Ob nun Saddam Hussein, Fidel Castro oder der Orkan Kyrill –
Die unterschiedlichen Varianten des „Katastrophenwurms“ Alanchum verbreiten
sich in E-Mails, die in ihren Betreffzeilen auf Informationen zu zeitaktuellen
Themen hinweisen. Seit mehreren Tagen tauchen nun immer wieder schubweise neue
Varianten des Trojaners Alanchum auf, die Social Engineering Techniken nutzen,
um ihre Verbreitung zu forcieren und weitere Infizierungen zu verursachen.
Bekannte Namen der Datei, welche den Alanchum-Wurm transportieren, sind
„video.exe“ oder „full_video.exe“, die Betreffzeilen variieren. Hier einige
Beispiel dafür:

230 dead as storm batters Europe“, „Saddam Hussein alive!“, „Chinese
missile shot down Russian
satellite“ oder „Fidel Castro Dead!“.

 
Alanchum.NX ist ein Downloader Trojaner, der verseuchte Dateien auf
befallene Rechner laden kann. Das Besondere an diesen Dateien ist, dass sie
sich selber aktualisieren und den Trojaner-Code so verändern, dass mit jedem
Update neue Muster der Alanchum-Familie entstehen.

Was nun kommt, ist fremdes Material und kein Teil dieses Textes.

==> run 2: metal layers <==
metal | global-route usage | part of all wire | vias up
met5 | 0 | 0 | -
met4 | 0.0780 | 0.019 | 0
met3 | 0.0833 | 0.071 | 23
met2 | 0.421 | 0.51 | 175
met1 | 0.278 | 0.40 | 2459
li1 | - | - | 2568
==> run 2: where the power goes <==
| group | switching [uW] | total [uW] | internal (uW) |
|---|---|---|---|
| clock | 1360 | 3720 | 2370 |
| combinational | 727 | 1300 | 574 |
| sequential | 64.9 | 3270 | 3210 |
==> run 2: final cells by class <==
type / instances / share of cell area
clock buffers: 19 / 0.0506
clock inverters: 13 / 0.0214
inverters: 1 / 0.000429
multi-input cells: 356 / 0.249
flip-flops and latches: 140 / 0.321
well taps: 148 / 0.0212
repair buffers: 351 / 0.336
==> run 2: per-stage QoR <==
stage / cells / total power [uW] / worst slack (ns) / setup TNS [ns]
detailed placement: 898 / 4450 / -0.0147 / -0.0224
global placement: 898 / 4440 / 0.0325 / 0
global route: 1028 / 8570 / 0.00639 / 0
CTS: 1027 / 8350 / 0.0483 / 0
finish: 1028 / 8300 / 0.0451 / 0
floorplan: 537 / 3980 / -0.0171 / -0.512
--- config.mk ---
export PLATFORM = sky130hd
export DESIGN_NAME = fdo_option_logic
export DESIGN_NICKNAME = d
export VERILOG_FILES = /design/src/rtl/fdo_pkg.sv /design/src/rtl/fdo_option_logic.sv
export SDC_FILE = /design/constraint.sdc
export NUM_CORES = 1
export LEC_CHECK = 0
export BUFFER_PORTS_ARGS = -buffer_cell sky130_fd_sc_hd__buf_2
export CAP_MARGIN = 30
export CORE_AREA = 2 2 72 102
export CTS_CLUSTER_SIZE = 14
export DETAILED_ROUTE_END_ITERATION = 7
export DIE_AREA = 0 0 74 104
export HOLD_SLACK_MARGIN = 0.06
export PLACE_DENSITY_LB_ADDON = 0.3
export SYNTH_ARGS = -nofsm -noshare
export SYNTH_HDL_FRONTEND = slang
export SYNTH_SLANG_ARGS = --single-unit
--- constraint.sdc ---
create_clock -name CORE_CLK -period 2.5 [get_ports CORE_CLK]
set_input_delay 0.5 -clock CORE_CLK [delete_from_list [all_inputs] [get_ports CORE_CLK]]
set_output_delay 0.5 -clock CORE_CLK [all_outputs]
set_load 0.02 [all_outputs]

Die Virenforscher in den Panda Software Laboren vermuten hinter der Masse und
Vielfalt an Alanchum-Trojanern die Absicht der Schädlings-Programmierer, ein
Botnetz entstehen zu lassen, das z.B. zur Spam-Verbreitung oder für
Denial-of-Service-Attacken verwendet werden kann. Unter einem Botnet oder
Botnetz versteht man ein fernsteuerbares Netzwerk, das aus untereinander
kommunizierenden Bots besteht. Der Einsatz von Eindringlingen, wie in diesem
Fall Trojanern, ermöglicht es dem Programmierer die Kontrolle über das Botnetz
zu erlangen und schädliche Aktivitäten automatisch und zeitgleich auszuführen.